You might think that Greece, which happens to be Polybius’ home turf, would have had the common sense to dodge this particular bullet. No such luck; recent Greek governments, like many others, made the strategic mistake of using borrowed funds to provide a good deal of that unearned largesse, and the resulting debt load eventually collided head on with the ongoing deleveraging of the global economy in the wake of the latest round of bubble economics. The result was a fiscal death spiral, as doubts about Greece’s ability to pay its debts drove up the interest rates Greece had to pay to finance those debts, increasing the doubts further; rinse and repeat until something comes unglued. The much-ballyhooed announcement of an EU bailout package stabilized the situation for a few days, but that’s about all; the death spiral has already resumed, accompanied by bloody riots in the streets of Athens and comments by the usual highly placed sources that some kind of default is becoming inevitable.

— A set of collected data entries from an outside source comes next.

**src/exc_map.svh**
```systemverilog
`ifndef EXC_MAP_SVH
`define EXC_MAP_SVH

// Vector numbers of the exception table.
`define VEC_RESET 6'd0
`define VEC_NMI 6'd7
`define VEC_TRAP_BASE 6'd8
`define VEC_IRQ_BASE 6'd12
`define VEC_INT_BASE 6'd20
`define VEC_INT_LAST 6'd60
// Each entry is four bytes wide.
`define VEC_ENTRY_SHIFT 2
// Number of maskable external lines and internal sources.
`define NUM_IRQ 6
`define NUM_INT 30
// Flag register bit positions and reset value.
`define FLAG_I_BIT 7
`define FLAG_UI_BIT 6
`define FLAGS_RESET 8'h80

`endif

```
**src/exc_pkg.sv**
```systemverilog
package exc_pkg;
  typedef enum logic [2:0] {
    ST_HOLD, ST_RESET_MASK, ST_RUN, ST_PUSH_PC, ST_PUSH_FLAGS, ST_MASK, ST_VECTOR
  } exc_state_e;

  // Stack push request towards the datapath.
  typedef struct packed {
    logic valid;
    logic is_flags;
  } push_req_s;

  // Vector fetch request towards the fetch unit.
  typedef struct packed {
    logic valid;
    logic [15:0] addr;
  } vec_req_s;
endpackage : exc_pkg

```
**src/exc_source_select.sv**
```systemverilog
`timescale 1ns/1ps
`include "exc_map.svh"

// Chooses the winning interrupt source and its vector number.
module exc_source_select (
  // Request lines
  input wire logic nmi_req,
  input wire logic [`NUM_IRQ-1:0] irq_req,
  input wire logic [`NUM_INT-1:0] int_req,
  input wire logic [`NUM_INT*6-1:0] int_vec,
  // Result
  output logic any_req,
  output logic [5:0] vec_num
);
  logic [5:0] irq_vec;
  logic [5:0] int_sel;
  logic irq_any;
  logic int_any;

  // Lowest numbered line wins within each group.
  always_comb begin
    irq_vec = `VEC_IRQ_BASE;
    irq_any = 1'b0;
    for (int i = `NUM_IRQ - 1; i >= 0; i--) begin
      if (irq_req[i]) begin
        irq_vec = `VEC_IRQ_BASE + 6'(i);
        irq_any = 1'b1;
      end
    end
    int_sel = `VEC_INT_BASE;
    int_any = 1'b0;
    for (int j = `NUM_INT - 1; j >= 0; j--) begin
      if (int_req[j]) begin
        int_sel = int_vec[j*6 +: 6];
        int_any = 1'b1;
      end
    end
  end

  // The nonmaskable request outranks external lines, which outrank internal ones.
  assign any_req = nmi_req | irq_any | int_any;
  assign vec_num = nmi_req ? `VEC_NMI : (irq_any ? irq_vec : int_sel);
endmodule : exc_source_select

```
**src/exception_priority_vectoring.sv**
```systemverilog
`timescale 1ns/1ps
`include "exc_map.svh"

module exception_priority_vectoring
  import exc_pkg::*;
(
  // Clock, reset and enable
  input wire logic ref_clk,
  input wire logic srst,
  input wire logic clk_en,
  // Reset pin, active low, asynchronous to ref_clk
  input wire logic reset_pin_n,
  // Interrupt sources, already synchronised by the interrupt controller
  input wire logic nmi_req,
  input wire logic [`NUM_IRQ-1:0] irq_req,
  input wire logic [`NUM_INT-1:0] int_req,
  input wire logic [`NUM_INT*6-1:0] int_vec,
  // Core pipeline side
  input wire logic insn_done,
  input wire logic trap_instruction,
  input wire logic [1:0] trap_num,
  input wire logic user_bit_enable,
  input wire logic [7:0] flags_in,
  input wire logic step_ack,
  // Datapath requests
  output push_req_s push_req,
  output vec_req_s vec_req,
  output logic [7:0] condition_flags_register,
  output logic exc_busy,
  output logic core_halt
);
  // ------------------------------------------------------------------
  // Sequencer state and working signals
  // ------------------------------------------------------------------
  exc_state_e state_r, state_nxt;
  logic rst_meta_r, rst_sync_r, rst_prev_r;
  logic [7:0] flags_r, flags_nxt;
  logic [5:0] vec_r, vec_nxt;
  logic trap_r, trap_nxt;
  logic first_done_r, first_done_nxt;
  logic int_any;
  logic [5:0] int_vec_num;
  logic pin_rise, pin_low, int_take, trap_take;

  // ------------------------------------------------------------------
  // Reset pin synchroniser
  // ------------------------------------------------------------------
  // The pin is asynchronous, so no logic reads the first stage directly.
  // Two-stage synchroniser for the reset pin; edges are seen on the second stage.
  always_ff @(posedge ref_clk) begin
    if (srst) begin
      rst_meta_r <= 1'b0;
      rst_sync_r <= 1'b0;
      rst_prev_r <= 1'b0;
    end else if (clk_en) begin
      rst_meta_r <= reset_pin_n;
      rst_sync_r <= rst_meta_r;
      rst_prev_r <= rst_sync_r;
    end
  end

  // ------------------------------------------------------------------
  // Interrupt source selection
  // ------------------------------------------------------------------
  // The selector is purely combinational; the number is captured on the take.
  exc_source_select exc_source_select_i (
    .nmi_req(nmi_req),
    .irq_req(irq_req),
    .int_req(int_req),
    .int_vec(int_vec),
    .any_req(int_any),
    .vec_num(int_vec_num)
  );

  // ------------------------------------------------------------------
  // Acceptance decode
  // ------------------------------------------------------------------
  // reset edge detect.
  assign pin_rise = rst_sync_r & ~rst_prev_r;
  assign pin_low = ~rst_sync_r;
  // boundary gating; block until first instruction done.
  // The mask bit only gates maskable sources; the nonmaskable one bypasses it.
  assign int_take = insn_done & first_done_r &
                    (nmi_req | (int_any & ~flags_in[`FLAG_I_BIT]));
  // Traps need no boundary, since the decoded trap itself ends its instruction.
  // unmasked trap acceptance; loses to an interrupt.
  assign trap_take = trap_instruction & ~int_take;

  // ------------------------------------------------------------------
  // Sequencer next state
  // ------------------------------------------------------------------
  // Next-state logic of the exception sequencer.
  always_comb begin
    state_nxt = state_r;
    flags_nxt = flags_r;
    vec_nxt = vec_r;
    trap_nxt = trap_r;
    first_done_nxt = first_done_r;
    case (state_r)
      ST_HOLD: begin
        // begin on rising edge.
        // A pin already high when srst ends counts as a rise, as the flops reset low.
        if (pin_rise) begin
          state_nxt = ST_RESET_MASK;
        end
      end
      ST_RESET_MASK: begin
        flags_nxt = flags_r | (8'h01 << `FLAG_I_BIT);
        vec_nxt = `VEC_RESET;
        trap_nxt = 1'b0;
        first_done_nxt = 1'b0;
        state_nxt = ST_VECTOR;
      end
      ST_RUN: begin
        flags_nxt = flags_in;
        if (insn_done) begin
          first_done_nxt = 1'b1;
        end
        if (int_take) begin
          vec_nxt = int_vec_num;
          trap_nxt = 1'b0;
          state_nxt = ST_PUSH_PC;
        end else if (trap_take) begin
          vec_nxt = `VEC_TRAP_BASE + {4'h0, trap_num};
          trap_nxt = 1'b1;
          state_nxt = ST_PUSH_PC;
        end
      end
      ST_PUSH_PC: begin
        if (step_ack) begin
          state_nxt = ST_PUSH_FLAGS;
        end
      end
      ST_PUSH_FLAGS: begin
        if (step_ack) begin
          state_nxt = ST_MASK;
        end
      end
      ST_MASK: begin
        // The user bit acts as a second mask level only while user bits are disabled.
        // set mask; user mask on trap.
        flags_nxt = flags_r | (8'h01 << `FLAG_I_BIT);
        if (trap_r && !user_bit_enable) begin
          flags_nxt = flags_nxt | (8'h01 << `FLAG_UI_BIT);
        end
        state_nxt = ST_VECTOR;
      end
      ST_VECTOR: begin
        if (step_ack) begin
          state_nxt = ST_RUN;
        end
      end
      default: begin
        state_nxt = ST_HOLD;
      end
    endcase
  end

  // ------------------------------------------------------------------
  // Sequencer registers
  // ------------------------------------------------------------------
  // The pin override sits here and not in the case, so every state obeys it.
  // Sequencer registers. A low reset pin forces the hold state at any time.
  always_ff @(posedge ref_clk) begin
    if (srst) begin
      state_r <= ST_HOLD;
      flags_r <= `FLAGS_RESET;
      vec_r <= `VEC_RESET;
      trap_r <= 1'b0;
      first_done_r <= 1'b0;
    end else if (clk_en) begin
      state_r <= pin_low ? ST_HOLD : state_nxt;
      flags_r <= flags_nxt;
      vec_r <= vec_nxt;
      trap_r <= trap_nxt;
      first_done_r <= pin_low ? 1'b0 : first_done_nxt;
    end
  end

  // ------------------------------------------------------------------
  // Datapath requests
  // ------------------------------------------------------------------
  // Requests decode the state, so they drop in the cycle after the acknowledge.
  // The address comes from the registered number and stays stable while valid stands.
  // Datapath requests. low 16 bits; number times four.
  assign push_req.valid = (state_r == ST_PUSH_PC) | (state_r == ST_PUSH_FLAGS);
  assign push_req.is_flags = (state_r == ST_PUSH_FLAGS);
  assign vec_req.valid = (state_r == ST_VECTOR);
  assign vec_req.addr = {8'h00, vec_r, 2'b00};
  assign condition_flags_register = flags_r;
  assign exc_busy = (state_r != ST_RUN);
  assign core_halt = (state_r == ST_HOLD) | (state_r == ST_RESET_MASK);
endmodule : exception_priority_vectoring

```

Headlines for the last few days have warned of similar head-on collisions taking shape in Spain and Portugal. What very few people in the mainstream media are willing to mention is that the most spectacular examples of borrow-and-spend economics are not little countries on the economic margins of Europe, but Britain and the United States. It’s anyone’s guess when investors will begin to realize that neither countries has any way of paying back the gargantuan sums both have borrowed of late to prop up their crippled economies; when it does become clear, the rush to the exits will likely be one for the record books.
It’s equally a matter of chance, in turn, that the Deepwater Horizon drilling platform happened to be the one to fail catastrophically. That something of the sort was going to happen was pretty much a given; drilling for oil a mile underwater is risky, complicated, technologically challenging work, and any oil well, anywhere, can undergo a blowout when it’s being drilled. It just so happened that this was the one that happened to blow, and the lax safety standards and budget-conscious corner-cutting endemic to today’s corporate world made it pretty much inevitable that when a blowout happened, it would turn into a disaster.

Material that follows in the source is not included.